WORK ORDER >> Write out every line from the listing below where the string "global" is found.

SOURCE RECORDS >>
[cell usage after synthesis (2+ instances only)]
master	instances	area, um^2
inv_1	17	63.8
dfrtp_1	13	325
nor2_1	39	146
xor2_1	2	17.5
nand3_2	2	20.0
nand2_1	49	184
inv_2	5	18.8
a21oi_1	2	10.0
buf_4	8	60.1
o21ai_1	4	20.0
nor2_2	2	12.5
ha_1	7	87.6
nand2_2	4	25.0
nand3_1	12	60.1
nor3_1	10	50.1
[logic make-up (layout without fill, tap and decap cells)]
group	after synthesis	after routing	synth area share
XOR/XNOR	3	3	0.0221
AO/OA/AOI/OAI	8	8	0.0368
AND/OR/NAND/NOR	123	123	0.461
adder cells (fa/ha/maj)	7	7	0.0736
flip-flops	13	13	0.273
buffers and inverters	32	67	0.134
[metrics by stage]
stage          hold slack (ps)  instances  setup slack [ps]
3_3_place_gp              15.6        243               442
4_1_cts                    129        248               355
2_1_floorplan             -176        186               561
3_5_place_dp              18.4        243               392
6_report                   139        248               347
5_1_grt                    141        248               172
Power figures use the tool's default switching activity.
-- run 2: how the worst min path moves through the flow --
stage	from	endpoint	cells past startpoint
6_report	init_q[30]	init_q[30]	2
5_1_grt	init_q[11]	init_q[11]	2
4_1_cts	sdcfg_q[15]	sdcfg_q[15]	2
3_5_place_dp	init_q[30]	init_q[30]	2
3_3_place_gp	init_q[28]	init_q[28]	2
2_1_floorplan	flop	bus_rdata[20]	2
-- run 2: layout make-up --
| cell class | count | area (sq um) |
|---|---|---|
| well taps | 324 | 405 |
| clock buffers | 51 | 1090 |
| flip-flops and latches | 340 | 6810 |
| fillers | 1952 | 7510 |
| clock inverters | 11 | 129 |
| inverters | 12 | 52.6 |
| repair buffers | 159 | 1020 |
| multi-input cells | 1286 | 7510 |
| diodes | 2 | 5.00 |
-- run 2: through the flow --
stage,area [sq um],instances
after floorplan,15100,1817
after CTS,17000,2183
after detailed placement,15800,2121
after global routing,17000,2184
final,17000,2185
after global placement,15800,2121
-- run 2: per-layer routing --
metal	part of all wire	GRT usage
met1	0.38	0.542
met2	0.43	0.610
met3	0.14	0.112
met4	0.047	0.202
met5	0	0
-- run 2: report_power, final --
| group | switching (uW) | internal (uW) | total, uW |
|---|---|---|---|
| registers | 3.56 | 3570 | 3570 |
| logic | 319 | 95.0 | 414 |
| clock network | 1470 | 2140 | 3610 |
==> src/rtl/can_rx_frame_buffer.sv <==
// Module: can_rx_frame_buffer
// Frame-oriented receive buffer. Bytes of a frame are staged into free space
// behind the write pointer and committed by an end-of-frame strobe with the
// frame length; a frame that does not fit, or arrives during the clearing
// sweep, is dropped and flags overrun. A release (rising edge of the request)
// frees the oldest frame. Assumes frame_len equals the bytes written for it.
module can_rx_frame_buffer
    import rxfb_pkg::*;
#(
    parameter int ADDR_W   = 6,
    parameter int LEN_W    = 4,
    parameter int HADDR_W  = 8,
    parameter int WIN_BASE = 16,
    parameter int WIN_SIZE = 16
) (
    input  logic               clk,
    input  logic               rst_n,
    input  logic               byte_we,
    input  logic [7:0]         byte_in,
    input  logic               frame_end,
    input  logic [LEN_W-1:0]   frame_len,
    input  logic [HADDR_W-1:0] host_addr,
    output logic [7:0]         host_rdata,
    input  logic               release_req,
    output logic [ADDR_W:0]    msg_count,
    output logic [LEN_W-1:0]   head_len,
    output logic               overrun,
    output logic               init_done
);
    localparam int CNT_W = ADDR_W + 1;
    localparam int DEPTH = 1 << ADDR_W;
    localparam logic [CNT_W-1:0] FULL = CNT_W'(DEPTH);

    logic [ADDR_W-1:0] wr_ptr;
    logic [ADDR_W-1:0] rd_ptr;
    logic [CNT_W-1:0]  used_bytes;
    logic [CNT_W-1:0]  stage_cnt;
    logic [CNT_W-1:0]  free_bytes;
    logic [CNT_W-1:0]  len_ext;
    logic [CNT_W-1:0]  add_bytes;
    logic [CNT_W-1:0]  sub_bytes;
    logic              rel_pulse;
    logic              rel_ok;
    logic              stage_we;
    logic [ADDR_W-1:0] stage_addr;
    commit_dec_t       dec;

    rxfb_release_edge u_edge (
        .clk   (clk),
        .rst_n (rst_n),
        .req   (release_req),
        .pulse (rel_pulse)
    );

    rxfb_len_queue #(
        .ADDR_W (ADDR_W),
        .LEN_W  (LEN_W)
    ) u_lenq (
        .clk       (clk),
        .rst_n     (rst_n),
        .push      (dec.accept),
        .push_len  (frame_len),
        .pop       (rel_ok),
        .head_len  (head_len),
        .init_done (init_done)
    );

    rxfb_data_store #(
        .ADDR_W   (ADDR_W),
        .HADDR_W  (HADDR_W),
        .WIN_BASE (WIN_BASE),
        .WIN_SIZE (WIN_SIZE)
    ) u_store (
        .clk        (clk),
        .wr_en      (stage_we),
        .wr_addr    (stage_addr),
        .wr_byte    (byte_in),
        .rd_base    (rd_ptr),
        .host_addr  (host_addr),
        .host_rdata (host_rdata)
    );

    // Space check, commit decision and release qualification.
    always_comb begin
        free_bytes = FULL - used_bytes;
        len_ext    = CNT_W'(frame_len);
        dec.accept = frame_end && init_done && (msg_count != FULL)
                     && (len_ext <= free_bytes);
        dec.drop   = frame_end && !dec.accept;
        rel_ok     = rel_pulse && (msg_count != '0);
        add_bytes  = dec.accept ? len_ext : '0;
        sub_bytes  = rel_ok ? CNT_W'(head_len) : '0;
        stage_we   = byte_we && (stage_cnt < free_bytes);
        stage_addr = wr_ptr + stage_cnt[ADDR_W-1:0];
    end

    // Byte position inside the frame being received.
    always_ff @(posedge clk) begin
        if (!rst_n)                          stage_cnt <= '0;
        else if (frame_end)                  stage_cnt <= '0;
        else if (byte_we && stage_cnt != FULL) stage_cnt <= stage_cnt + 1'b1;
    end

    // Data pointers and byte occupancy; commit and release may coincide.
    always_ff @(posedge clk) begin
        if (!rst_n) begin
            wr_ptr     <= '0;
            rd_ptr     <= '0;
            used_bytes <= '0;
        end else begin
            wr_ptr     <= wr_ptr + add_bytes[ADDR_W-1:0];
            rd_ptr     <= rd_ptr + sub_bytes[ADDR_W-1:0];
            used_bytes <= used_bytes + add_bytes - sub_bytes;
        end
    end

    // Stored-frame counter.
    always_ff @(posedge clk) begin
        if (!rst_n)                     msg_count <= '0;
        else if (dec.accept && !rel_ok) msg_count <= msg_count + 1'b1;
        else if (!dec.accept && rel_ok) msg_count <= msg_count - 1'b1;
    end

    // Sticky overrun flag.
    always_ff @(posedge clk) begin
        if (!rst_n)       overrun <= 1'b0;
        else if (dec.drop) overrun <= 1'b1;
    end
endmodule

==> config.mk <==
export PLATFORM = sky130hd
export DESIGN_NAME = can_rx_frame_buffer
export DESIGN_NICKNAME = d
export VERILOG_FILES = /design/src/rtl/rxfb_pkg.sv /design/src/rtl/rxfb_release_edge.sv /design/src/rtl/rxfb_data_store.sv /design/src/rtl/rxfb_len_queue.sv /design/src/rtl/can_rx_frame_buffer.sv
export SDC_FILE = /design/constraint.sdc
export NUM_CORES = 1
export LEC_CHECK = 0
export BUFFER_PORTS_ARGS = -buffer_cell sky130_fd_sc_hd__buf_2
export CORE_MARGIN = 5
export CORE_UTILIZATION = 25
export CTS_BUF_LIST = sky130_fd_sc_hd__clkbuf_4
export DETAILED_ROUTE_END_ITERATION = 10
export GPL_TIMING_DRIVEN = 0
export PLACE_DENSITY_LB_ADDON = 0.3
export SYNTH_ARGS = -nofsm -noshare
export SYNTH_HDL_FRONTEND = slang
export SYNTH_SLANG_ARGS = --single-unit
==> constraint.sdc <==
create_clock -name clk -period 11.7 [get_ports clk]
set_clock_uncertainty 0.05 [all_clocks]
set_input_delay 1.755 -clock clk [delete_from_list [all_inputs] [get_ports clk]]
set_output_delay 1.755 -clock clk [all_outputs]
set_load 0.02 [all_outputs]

ANSWER SECTION >>
after global routing,17000,2184
after global placement,15800,2121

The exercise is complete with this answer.